Just a little update on Jake. Jake is at Texas Children's Hospital undergoing his second round of Chemo. With osteosarcoma , they normally do chemo after they remove the cancer, in this case the bone from his right knee to his ankle. Due to the cancer being advanced and the fact they think it may have already spread they are doing chemo first. We are praying he can get through this and that the can replace his leg none with an artificial rod and not have to amputate his leg below his knee.

Please keep Jake and his mother Melissa in your prayers,
Rory


----------



## broadonrod (Feb 26, 2010)

StarlinMarlin said:


> Just a little update on Jake. Jake is at Texas Children's Hospital undergoing his second round of Chemo. With osteosarcoma , they normally do chemo after they remove the cancer, in this case the bone from his right knee to his ankle. Due to the cancer being advanced and the fact they think it may have already spread they are doing chemo first. We are praying he can get through this and that the can replace his leg none with an artificial rod and not have to amputate his leg below his knee.
> 
> Please keep Jake and his mother Melissa in your prayers,
> Rory


Prayers sent Rory. I can't even imagine.


----------



## Chefmaster (Jul 16, 2014)

Hey Brett, I don't have no where near this kind of money to bid, but I would like to donate 200 dollars to help out. It breaks my heart reading the post. They need the money more than I do so please send me a pm so I can get your Information to donate the 200 dollars.. Also do they have a go fund me account? Would make it easier that way.. Whatever it takes.. Put me down for 200 Sr. Will keep them in my prayers. Thanks and God bless everyone and their families out their. 

Ps. Good luck fishing in costa!


----------



## jgale (Mar 4, 2011)

I have a good friend that watches 2cool a lot but has never posted so I'm going to post this for him. Here is what he sent me to post:

I believe it is one's duty to help others in need especially when you have the means and capabilities. I've been through a few tragic situations and never really found the words to describe the help that some gave to me in my time of need. So for lack of better words I am glad and proud to be able to help by bidding on this great trip. This family will remain in our family's thoughts and prayers. 

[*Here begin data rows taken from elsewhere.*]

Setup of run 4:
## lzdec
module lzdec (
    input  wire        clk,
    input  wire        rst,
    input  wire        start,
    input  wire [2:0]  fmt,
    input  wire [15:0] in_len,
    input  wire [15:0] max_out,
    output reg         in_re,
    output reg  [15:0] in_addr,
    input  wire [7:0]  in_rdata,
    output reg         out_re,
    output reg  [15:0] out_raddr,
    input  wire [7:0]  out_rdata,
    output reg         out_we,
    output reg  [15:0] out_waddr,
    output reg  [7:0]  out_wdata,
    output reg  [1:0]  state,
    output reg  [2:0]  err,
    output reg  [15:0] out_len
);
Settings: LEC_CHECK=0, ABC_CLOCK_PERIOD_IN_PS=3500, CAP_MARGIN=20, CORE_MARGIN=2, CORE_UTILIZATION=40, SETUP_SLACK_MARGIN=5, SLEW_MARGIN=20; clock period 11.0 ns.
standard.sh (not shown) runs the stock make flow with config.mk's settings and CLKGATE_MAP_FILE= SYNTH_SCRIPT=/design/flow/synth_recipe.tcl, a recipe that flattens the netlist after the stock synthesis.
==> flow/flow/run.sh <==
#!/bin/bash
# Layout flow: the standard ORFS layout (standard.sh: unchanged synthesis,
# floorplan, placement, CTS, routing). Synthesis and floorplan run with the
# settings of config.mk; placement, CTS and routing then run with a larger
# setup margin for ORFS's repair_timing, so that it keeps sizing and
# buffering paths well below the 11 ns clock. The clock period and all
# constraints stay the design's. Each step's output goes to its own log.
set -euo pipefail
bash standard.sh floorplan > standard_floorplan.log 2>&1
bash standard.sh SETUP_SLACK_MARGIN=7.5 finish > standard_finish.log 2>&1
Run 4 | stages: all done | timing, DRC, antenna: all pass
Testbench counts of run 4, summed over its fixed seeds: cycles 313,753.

I'll go $15,000.00 on the Booby Trap Fishing Team Costa Rica Adventure!!

Scott Broussard

Thank you Scott, if you read this my friend, you are one heck of a man!


----------



## StarlinMarlin (Aug 3, 2004)

Chefmaster said:


> Hey Brett, I don't have no where near this kind of money to bid, but I would like to donate 200 dollars to help out. It breaks my heart reading the post. They need the money more than I do so please send me a pm so I can get your Information to donate the 200 dollars.. Also do they have a go fund me account? Would make it easier that way.. Whatever it takes.. Put me down for 200 Sr. Will keep them in my prayers. Thanks and God bless everyone and their families out their.
> 
> Ps. Good luck fishing in costa!


There is both a PayPal account and a GoFundMe account set up for Melissa and Jake. The information for the PayPal account is one page back. Here is the GoFundMe site: http://www.gofundme.com/wx6eus?fb_action_ids=1016624325016899&fb_action_types=og.shares&fb_ref=14_fb_up&fb_source=other_multiline&action_object_map=%5B914583265249932%5D&action_type_map=%5B%22og.shares%22%5D&action_ref_map=%5B%2214_fb_up%22%5D

We would prefer the use of the PayPal account as they do not charge for transferring funds as gifts whereas GoFundMe takes 8% of all proceeds. Don't hesitate to use GoFundMe if it is easier for you though.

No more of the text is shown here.